Hi,
Korona wrote:
Brendan wrote:
The device does participate in the cache coherency protocol; or possibly more correctly, read and write requests that originated from devices are received by something (e.g. memory controller) and that something is responsible for ensuring coherency (e.g. by forcing "modified, write-back" to be written back for reads and writes, and also invalidation on writes).
That makes a lot of sense. Is this documented somewhere?
I can't think of anywhere that it's documented; but 80x86 has always been cache coherent and far too much would break if it wasn't.
Korona wrote:
I always thought PCI (non PCIe) transactions didn't participate in cache coherency but I don't remember where I got that info from. PCIe has a "no snoop" attribute that explicitly controls this behavior.
For PCI (from host bridge to end point device) there's no need to worry about cache coherency because it's handled elsewhere. For PCIe, the "no snoop" seems to only be used for isochronous transfers that have strict timing (latency) requirements, and isn't used for normal reads/writes for bus mastering or DMA, and I'd be tempted to assume it exists to prevent any unexpected additional latency caused by (e.g.) caches writing back data from caches to RAM in response to a snooped write.
Korona wrote:
Brendan wrote:
I'm assuming that CPU, RAM and VRAM are all "faster than PCI bus/link" and PCI bus/link is the bottleneck. For that assumption ordering of writes across the PCI bus/link either makes no difference or strict sequential order is better; and for both cases (uncached and WC) I'd expect sequential order almost always (close enough to "100% always" for any difference to be insignificant).
That is right. What I meant by "ordering" is that WC allows the CPU to post multiple writes to main memory (or in this case to the PCI bus) without waiting for a single write to complete (see SDM section 11.3). With UC it has to wait until main memory signals completion after every single write (it has to respect store-store ordering and there is no cache that takes care of it like in the WB case).
You can send "write requests" in program order without waiting for any kind of acknowledgement to come back - PCI doesn't reorder in transit requests and if anything goes wrong you get asynchronous notification (e.g. machine check exception, NMI) at some point after the write was considered completed.
Essentially, "waiting for write to complete" means "waiting for memory controller or northbridge or PCI host bridge to say the write request has been forwarded to PCI" and doesn't mean "waiting for an acknowledgement to come back from a device all the way on the other side of a PCI bus/link".

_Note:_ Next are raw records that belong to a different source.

This design comes from an exercise in tuning for small area on the open sky130 flow, not from production work. In this exercise RTL edits were held to simulation tests only and were not proved equivalent to the original. Power and IR drop assume default switching activity.

## try-raven
==> flow/design.v <==
`default_nettype none
package bdar_pkg;
  localparam int NUM_BUTTONS_DEF = 6;
  localparam int CNT_W           = 16;
  localparam int CFG_W           = 16;
  localparam int CFG_IDX_W       = 2;
  localparam logic [CNT_W-1:0] DEBOUNCE_RST = 16'd50;
  localparam logic [CNT_W-1:0] DELAY_RST    = 16'd300;
  localparam logic [CNT_W-1:0] INTERVAL_RST = 16'd300;
  typedef enum logic [CFG_IDX_W-1:0] {
    CFG_DEBOUNCE = 2'd0,
    CFG_DELAY    = 2'd1,
    CFG_INTERVAL = 2'd2
  } cfg_reg_e;
endpackage
`default_nettype wire
`default_nettype none
module bdar_lane (
  input  wire logic        clk_i,
  input  wire logic        rst_ni,
  input  wire logic        tick_i,
  input  wire logic        raw_i,
  input  wire logic [15:0] deb_n_i,
  input  wire logic [15:0] del_n_i,
  input  wire logic [15:0] int_n_i,
  input  wire logic        del_zero_i,
  output logic             ev_o,
  output logic             stable_o
);
  logic        stable_q, rep_q;
  logic [15:0] s_q, s_d;
  logic [16:0] k;
  logic [8:1]  c_deb, c_del, c_int;
  logic        ge_deb, ge_del, ge_int;
  logic        chg, rel, pressed, arm, rpt, clr, sat, tclr;
  bdar_cmp_lo u_deb0 (.a_i(s_q[1:0]), .b_i(deb_n_i[1:0]), .y_o(c_deb[1]));
  bdar_cmp_lo u_del0 (.a_i(s_q[1:0]), .b_i(del_n_i[1:0]), .y_o(c_del[1]));
  bdar_cmp_lo u_int0 (.a_i(s_q[1:0]), .b_i(int_n_i[1:0]), .y_o(c_int[1]));
  for (genvar i = 1; i < 8; i++) begin : g_cmp
    bdar_cmp2 u_deb (.a_i(s_q[2*i+1:2*i]), .b_i(deb_n_i[2*i+1:2*i]), .c_i(c_deb[i]), .y_o(c_deb[i+1]));
    bdar_cmp2 u_del (.a_i(s_q[2*i+1:2*i]), .b_i(del_n_i[2*i+1:2*i]), .c_i(c_del[i]), .y_o(c_del[i+1]));
    bdar_cmp2 u_int (.a_i(s_q[2*i+1:2*i]), .b_i(int_n_i[2*i+1:2*i]), .c_i(c_int[i]), .y_o(c_int[i+1]));
  end
  assign ge_deb = c_deb[8];
  assign ge_del = c_del[8];
  assign ge_int = c_int[8];
  always_comb begin
    chg     = (raw_i ^ stable_q) & ge_deb;
    rel     = chg & raw_i;
    pressed = ~(stable_q ^ chg);
    arm     = pressed & ~rep_q & (chg ? del_zero_i : ge_del);
    rpt     = pressed & rep_q & ~chg & ge_int;
    clr     = chg | arm | rpt;
    sat     = &s_q;
    tclr    = tick_i & clr;
    ev_o    = chg | rpt;
  end
  assign k[0] = tick_i & ~sat;
  for (genvar i = 0; i < 16; i++) begin : g_cnt
    bdar_cnt_bit #(.ONE(i == 0)) u_bit (
      .s_i   (s_q[i]),
      .k_i   (k[i]),
      .clr_i (tclr),
      .d_o   (s_d[i]),
      .k_o   (k[i+1])
    );
  end
  assign stable_o = stable_q;
  always_ff @(posedge clk_i or negedge rst_ni) begin
    if (!rst_ni) begin
      stable_q <= 1'b1;
      rep_q    <= 1'b0;
    end else if (tick_i) begin
      stable_q <= stable_q ^ chg;
      rep_q    <= (rep_q | arm) & ~rel;
    end
  end
  always_ff @(posedge clk_i or negedge rst_ni) begin
    if (!rst_ni) begin
      s_q <= 16'd1;
    end else begin
      s_q <= s_d;
    end
  end
endmodule
module bdar_cmp2 (
  input  wire logic [1:0] a_i,
  input  wire logic [1:0] b_i,
  input  wire logic       c_i,
  output logic            y_o
);
  logic c1;
  assign c1  = (a_i[0] & b_i[0]) | (c_i & (a_i[0] | b_i[0]));
  assign y_o = (a_i[1] & b_i[1]) | (c1 & (a_i[1] | b_i[1]));
endmodule
module bdar_cmp_lo (
  input  wire logic [1:0] a_i,
  input  wire logic [1:0] b_i,
  output logic            y_o
);
  logic c1;
  assign c1  = a_i[0] | b_i[0];
  assign y_o = (a_i[1] & b_i[1]) | (c1 & (a_i[1] | b_i[1]));
endmodule
module bdar_cnt_bit #(
  parameter bit ONE = 1'b0
) (
  input  wire logic s_i,
  input  wire logic k_i,
  input  wire logic clr_i,
  output logic      d_o,
  output logic      k_o
);
  logic sum;
  assign {k_o, sum} = {1'b0, s_i} + {1'b0, k_i};
  assign d_o = clr_i ? ONE : sum;
endmodule
`default_nettype wire
`default_nettype none
module bdar_merge #(
  parameter int NUM_BUTTONS = 6,
  parameter int IDX_W       = 3
) (
  input  wire logic                   clk_i,
  input  wire logic                   rst_ni,
  input  wire logic                   in_valid_i,
  output logic                        in_ready_o,
  output logic                        in_acc_o,
  input  wire logic [NUM_BUTTONS-1:0] ev_i,
  input  wire logic [NUM_BUTTONS-1:0] stable_i,
  output logic                        evt_valid_o,
  input  wire logic                   evt_ready_i,
  output logic [IDX_W-1:0]            evt_button_index_o,
  output logic                        evt_event_kind_o,
  output logic                        evt_last_event_o
);
  logic [NUM_BUTTONS-1:0] pend_q, pend_d;
  logic [NUM_BUTTONS-1:0] rest;
  logic [IDX_W-1:0]       sel_idx;
  logic                   sel_kind;
  logic                   found;
  logic                   out_valid_q;
  logic [IDX_W-1:0]       out_idx_q;
  logic                   out_kind_q;
  logic                   out_last_q;
  logic                   out_load;
  logic                   any;
  always_comb begin
    sel_idx  = '0;
    sel_kind = 1'b0;
    found    = 1'b0;
    rest     = pend_q;
    for (int i = 0; i < NUM_BUTTONS; i++) begin
      if (pend_q[i] && !found) begin
        sel_idx  = IDX_W'(i);
        sel_kind = stable_i[i];
        rest[i]  = 1'b0;
        found    = 1'b1;
      end
    end
    any        = |pend_q;
    out_load   = any && (!out_valid_q || evt_ready_i);
    in_ready_o = !any || (out_load && (rest == '0));
    in_acc_o   = in_valid_i && in_ready_o;
    pend_d     = in_acc_o ? ev_i : (out_load ? rest : pend_q);
  end
  always_ff @(posedge clk_i or negedge rst_ni) begin
    if (!rst_ni) begin
      pend_q      <= '0;
      out_valid_q <= 1'b0;
    end else begin
      pend_q      <= pend_d;
      out_valid_q <= out_load | (out_valid_q & ~evt_ready_i);
    end
  end
  always_ff @(posedge clk_i) begin
    if (out_load) begin
      out_idx_q  <= sel_idx;
      out_kind_q <= sel_kind;
      out_last_q <= (rest == '0);
    end
  end
  assign evt_valid_o        = out_valid_q;
  assign evt_button_index_o = out_idx_q;
  assign evt_event_kind_o   = out_kind_q;
  assign evt_last_event_o   = out_last_q;
endmodule
`default_nettype wire
`default_nettype none
module button_debounce_auto_repeat (
  input  wire logic        clk_i,
  input  wire logic        rst_ni,
  input  wire logic        cfg_we_i,
  input  wire logic [1:0]  cfg_idx_i,
  input  wire logic [15:0] cfg_data_i,
  input  wire logic        tick_valid_i,
  output logic             tick_ready_o,
  input  wire logic [5:0]  tick_raw_buttons_i,
  output logic             evt_valid_o,
  input  wire logic        evt_ready_i,
  output logic [2:0]       evt_button_index_o,
  output logic             evt_event_kind_o,
  output logic             evt_last_event_o
);
  localparam int NUM_BUTTONS = bdar_pkg::NUM_BUTTONS_DEF;
  localparam int IdxW = (NUM_BUTTONS > 1) ? $clog2(NUM_BUTTONS) : 1;
  logic [15:0]            deb_n_q, del_n_q, int_n_q;
  logic                   del_zero;
  logic [NUM_BUTTONS-1:0] res_ev;
  logic [NUM_BUTTONS-1:0] stable;
  logic                   tick_acc;
  always_ff @(posedge clk_i or negedge rst_ni) begin
    if (!rst_ni) begin
      deb_n_q <= ~bdar_pkg::DEBOUNCE_RST;
      del_n_q <= ~bdar_pkg::DELAY_RST;
      int_n_q <= ~bdar_pkg::INTERVAL_RST;
    end else if (cfg_we_i) begin
      case (cfg_idx_i)
        bdar_pkg::CFG_DEBOUNCE: deb_n_q <= ~cfg_data_i;
        bdar_pkg::CFG_DELAY:    del_n_q <= ~cfg_data_i;
        bdar_pkg::CFG_INTERVAL: int_n_q <= ~cfg_data_i;
        default: ;
      endcase
    end
  end
  assign del_zero = &del_n_q;
  for (genvar g = 0; g < NUM_BUTTONS; g++) begin : g_lane
    bdar_lane u_lane (
      .clk_i      (clk_i),
      .rst_ni     (rst_ni),
      .tick_i     (tick_acc),
      .raw_i      (tick_raw_buttons_i[g]),
      .deb_n_i    (deb_n_q),
      .del_n_i    (del_n_q),
      .int_n_i    (int_n_q),
      .del_zero_i (del_zero),
      .ev_o       (res_ev[g]),
      .stable_o   (stable[g])
    );
  end
  bdar_merge #(
    .NUM_BUTTONS (NUM_BUTTONS),
    .IDX_W       (IdxW)
  ) u_merge (
    .clk_i              (clk_i),
    .rst_ni             (rst_ni),
    .in_valid_i         (tick_valid_i),
    .in_ready_o         (tick_ready_o),
    .in_acc_o           (tick_acc),
    .ev_i               (res_ev),
    .stable_i           (stable),
    .evt_valid_o        (evt_valid_o),
    .evt_ready_i        (evt_ready_i),
    .evt_button_index_o (evt_button_index_o),
    .evt_event_kind_o   (evt_event_kind_o),
    .evt_last_event_o   (evt_last_event_o)
  );
endmodule
`default_nettype wire
export LEC_CHECK = 0
export CAP_MARGIN = 20
export CORE_MARGIN = 2
export CORE_UTILIZATION = 60
export SLEW_MARGIN = 20
export SYNTH_HIERARCHICAL = 1
create_clock -name core_clock -period 8.0 [get_ports {clk_i}]
standard.sh (not shown) runs the stock make flow with config.mk's settings and CLKGATE_MAP_FILE= SYNTH_SCRIPT=/design/flow/synth_recipe.tcl, a recipe that flattens the netlist after the stock synthesis.
==> flow/flow/run.sh <==
#!/bin/bash
# The standard layout, with three changes: every cell goes to its smallest
# drive strength after floorplanning (downsize.tcl), the ports get buf_1
# buffers, and CTS uses clkbuf_8 in large clusters without dummy loads.
set -euo pipefail
here=$(pwd)
export POST_FLOORPLAN_TCL="$here/flow/downsize.tcl"
export BUFFER_PORTS_ARGS="-buffer_cell sky130_fd_sc_hd__buf_1"
export CTS_ARGS="-sink_clustering_enable -repair_clock_nets -buf_list sky130_fd_sc_hd__clkbuf_8 -sink_clustering_size 50 -sink_clustering_max_diameter 100 -dont_use_dummy_load"
bash standard.sh finish > "$here/standard_flow.log" 2>&1
==> flow/flow/downsize.tcl <==
# Put every cell on the smallest drive strength of its own function (same
# name up to the _N suffix), skipping cells on the don't-use list. The
# placement's repair_design then buffers or sizes up what needs it.
set db [ord::get_db]
set block [ord::get_db_block]
set dont_use {}
if { [info exists ::env(DONT_USE_CELLS)] } {
  set dont_use $::env(DONT_USE_CELLS)
}
proc my_is_dont_use { name pats } {
  foreach p $pats {
    if { [string match $p $name] } { return 1 }
  }
  return 0
}
set swapped 0
set saved 0
foreach inst [$block getInsts] {
  set m [$inst getMaster]
  set name [$m getName]
  if { ![regexp {^(sky130_fd_sc_hd__[a-z0-9]+)_([0-9]+)$} $name -> base sz] } { continue }
  set best $m
  set best_area [expr { [$m getWidth] * [$m getHeight] }]
  foreach n {0 1 2 3 4 6 8 12 16} {
    set cand [$db findMaster "${base}_$n"]
    if { $cand == "NULL" || $cand == "" } { continue }
    if { [my_is_dont_use "${base}_$n" $dont_use] } { continue }
    set a [expr { [$cand getWidth] * [$cand getHeight] }]
    if { $a < $best_area } {
      set best $cand
      set best_area $a
    }
  }
  if { $best != $m } {
    set saved [expr { $saved + [$m getWidth] * [$m getHeight] - $best_area }]
    $inst swapMaster $best
    incr swapped
  }
}
puts "downsize: swapped $swapped cells, saved [expr { $saved / 1.0e6 }] um^2"
Inputs modified between try-raven and try-juniper:
-- flow/design.v --
<<< try-raven, line 33
  logic [8:1]  c_deb, c_del, c_int;
  logic        ge_deb, ge_del, ge_int;
  logic        chg, rel, pressed, arm, rpt, clr, sat, tclr;
  bdar_cmp_lo u_deb0 (.a_i(s_q[1:0]), .b_i(deb_n_i[1:0]), .y_o(c_deb[1]));
  bdar_cmp_lo u_del0 (.a_i(s_q[1:0]), .b_i(del_n_i[1:0]), .y_o(c_del[1]));
>>> try-juniper, line 33
  logic [8:1]  c_deb, c_del, c_int;
  logic        ge_deb, ge_del, ge_int;
  logic        chg, rep_d, clr, sat, tclr;
  bdar_cmp_lo u_deb0 (.a_i(s_q[1:0]), .b_i(deb_n_i[1:0]), .y_o(c_deb[1]));
  bdar_cmp_lo u_del0 (.a_i(s_q[1:0]), .b_i(del_n_i[1:0]), .y_o(c_del[1]));
<<< try-raven, line 47
  always_comb begin
    chg     = (raw_i ^ stable_q) & ge_deb;
    rel     = chg & raw_i;
    pressed = ~(stable_q ^ chg);
    arm     = pressed & ~rep_q & (chg ? del_zero_i : ge_del);
    rpt     = pressed & rep_q & ~chg & ge_int;
    clr     = chg | arm | rpt;
    sat     = &s_q;
    tclr    = tick_i & clr;
    ev_o    = chg | rpt;
  end
  assign k[0] = tick_i & ~sat;
>>> try-juniper, line 47
  always_comb begin
    chg     = (raw_i ^ stable_q) & ge_deb;
    if (stable_q) begin
      rep_d = chg & del_zero_i;
      clr   = chg;
      ev_o  = chg;
    end else begin
      rep_d = ~chg & (rep_q | ge_del);
      clr   = chg | (rep_q ? ge_int : ge_del);
      ev_o  = chg | (rep_q & ge_int);
    end
    sat     = &s_q;
    tclr    = tick_i & clr;
  end
  assign k[0] = tick_i & ~sat;
<<< try-raven, line 73
    end else if (tick_i) begin
      stable_q <= stable_q ^ chg;
      rep_q    <= (rep_q | arm) & ~rel;
    end
  end
>>> try-juniper, line 76
    end else if (tick_i) begin
      stable_q <= stable_q ^ chg;
      rep_q    <= rep_d;
    end
  end
<<< try-raven, line 206
  localparam int IdxW = (NUM_BUTTONS > 1) ? $clog2(NUM_BUTTONS) : 1;
  logic [15:0]            deb_n_q, del_n_q, int_n_q;
  logic                   del_zero;
  logic [NUM_BUTTONS-1:0] res_ev;
  logic [NUM_BUTTONS-1:0] stable;
  logic                   tick_acc;
  always_ff @(posedge clk_i or negedge rst_ni) begin
    if (!rst_ni) begin
>>> try-juniper, line 209
  localparam int IdxW = (NUM_BUTTONS > 1) ? $clog2(NUM_BUTTONS) : 1;
  logic [15:0]            deb_n_q, del_n_q, int_n_q;
  logic [15:0]            deb_n_d, del_n_d, int_n_d;
  logic                   del_zero;
  logic [NUM_BUTTONS-1:0] res_ev;
  logic [NUM_BUTTONS-1:0] stable;
  logic                   tick_acc;
  logic [15:0]            data_n;
  logic                   we_deb, we_del, we_int;
  assign data_n = ~cfg_data_i;
  assign we_deb = cfg_we_i && (cfg_idx_i == bdar_pkg::CFG_DEBOUNCE);
  assign we_del = cfg_we_i && (cfg_idx_i == bdar_pkg::CFG_DELAY);
  assign we_int = cfg_we_i && (cfg_idx_i == bdar_pkg::CFG_INTERVAL);
  for (genvar i = 0; i < 16; i++) begin : g_cfg
    bdar_mux2 u_deb (.s_i(we_deb), .a_i(data_n[i]), .b_i(deb_n_q[i]), .y_o(deb_n_d[i]));
    bdar_mux2 u_del (.s_i(we_del), .a_i(data_n[i]), .b_i(del_n_q[i]), .y_o(del_n_d[i]));
    bdar_mux2 u_int (.s_i(we_int), .a_i(data_n[i]), .b_i(int_n_q[i]), .y_o(int_n_d[i]));
  end
  always_ff @(posedge clk_i or negedge rst_ni) begin
    if (!rst_ni) begin
<<< try-raven, line 215
      del_n_q <= ~bdar_pkg::DELAY_RST;
      int_n_q <= ~bdar_pkg::INTERVAL_RST;
    end else if (cfg_we_i) begin
      case (cfg_idx_i)
        bdar_pkg::CFG_DEBOUNCE: deb_n_q <= ~cfg_data_i;
        bdar_pkg::CFG_DELAY:    del_n_q <= ~cfg_data_i;
        bdar_pkg::CFG_INTERVAL: int_n_q <= ~cfg_data_i;
        default: ;
      endcase
    end
  end
>>> try-juniper, line 230
      del_n_q <= ~bdar_pkg::DELAY_RST;
      int_n_q <= ~bdar_pkg::INTERVAL_RST;
    end else begin
      deb_n_q <= deb_n_d;
      del_n_q <= del_n_d;
      int_n_q <= int_n_d;
    end
  end
<<< try-raven, line 257
  );
endmodule
`default_nettype wire
>>> try-juniper, line 269
  );
endmodule
module bdar_mux2 (
  input  wire logic s_i,
  input  wire logic a_i,
  input  wire logic b_i,
  output logic      y_o
);
  assign y_o = s_i ? a_i : b_i;
endmodule
`default_nettype wire
[summary]
try-juniper reached the end of the flow, and the finished layout is clean on the timing, design-rule and antenna checks.
Taking try-raven as the reference, in try-juniper total nets after synthesis went down by about 3.8%, amount of wire on met3 after detailed routing went down by about 30%.
In try-juniper the hold slack turned out 0.077 ns higher than in try-raven.
try-juniper ends up with lower synthesized cell count than try-raven does.
Of try-juniper and try-raven, try-juniper shows the higher relative contribution of the clock network to total power, with try-raven below it.
try-juniper vs. try-raven: clock skew went down, area overhead of the layout relative to synthesis down 0.73 points, critical path depth went down, simple-gate share of the synthesized area now sits lower.
The sequential share of layout area reported for try-juniper is greater than that of try-raven by 0.27 points.

-- re-timing with driven ports --
Ports are ideal in the flow. The routed layouts listed here were re-timed in OpenROAD.
Step 1 sets driving cells, clkbuf_16 on the clock port and buf_2 on the other inputs (assumed; they add their load-dependent delay and slew).
Step 2 times the ports against the registers' clock, not the clock port: input delays grow and output delays shrink by t, the midpoint of the rising clock arrivals with the driver on.
a / b / c = ideal / step 1 / step 2; a / b = the first two.
| run | t (ns) | slack for setup (ns) | hold WS [ns] | latest minus earliest clock arrival (ns) | worst slew at a driven data input, ns |
|---|---|---|---|---|---|
| try-raven | 0.486 | 2.042 / 2.061 / 1.575 | 0.532 / 0.532 / 0.532 | 0.038 / 0.037 | 0.05 |
| try-juniper | 0.489 | 2.141 / 2.164 / 1.674 | 0.609 / 0.609 / 0.609 | 0.033 / 0.033 | 0.05 |
After both steps setup and hold are still met in every run listed.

Note that (if you have access to PCI Express Base Specification) there's a list of memory transaction types (in "2.1.1.1. Memory Transactions"), which include things like "memory write request", "completion without data", "completion with data", etc. All of the "completions" are described as either being used for reads (where CPU is waiting for the data to be fetched) or for writes to IO ports or PCI configuration space; and there are no completions for writes to memory mapped IO (even for the "status other than successfully completion" case). This also helps to explain why memory mapped IO writes are faster than IO port writes (and PCI configuration space writes); and why writes to video memory are faster than reads from video memory. Basically; writes to memory mapped IO are mostly "fire and forget" (once they reach PCI).
Korona wrote:
In theory non-temporal writes should also allow to bypass store-store ordering but I do not know if non-temporal stores to UC memory actually work.
The CPU has a set of write-combining buffers. Writes using the WC type (as determined by MTRRs or PAT) get shoved into the write combining buffers (and bypass normal caches); and non-temporal stores get shoved into the write combining buffers (and bypass normal caches). If non-temporal stores didn't work for UC, then the WC type (as determined by MTRRs or PAT) wouldn't work for UC either.
Cheers,
Brendan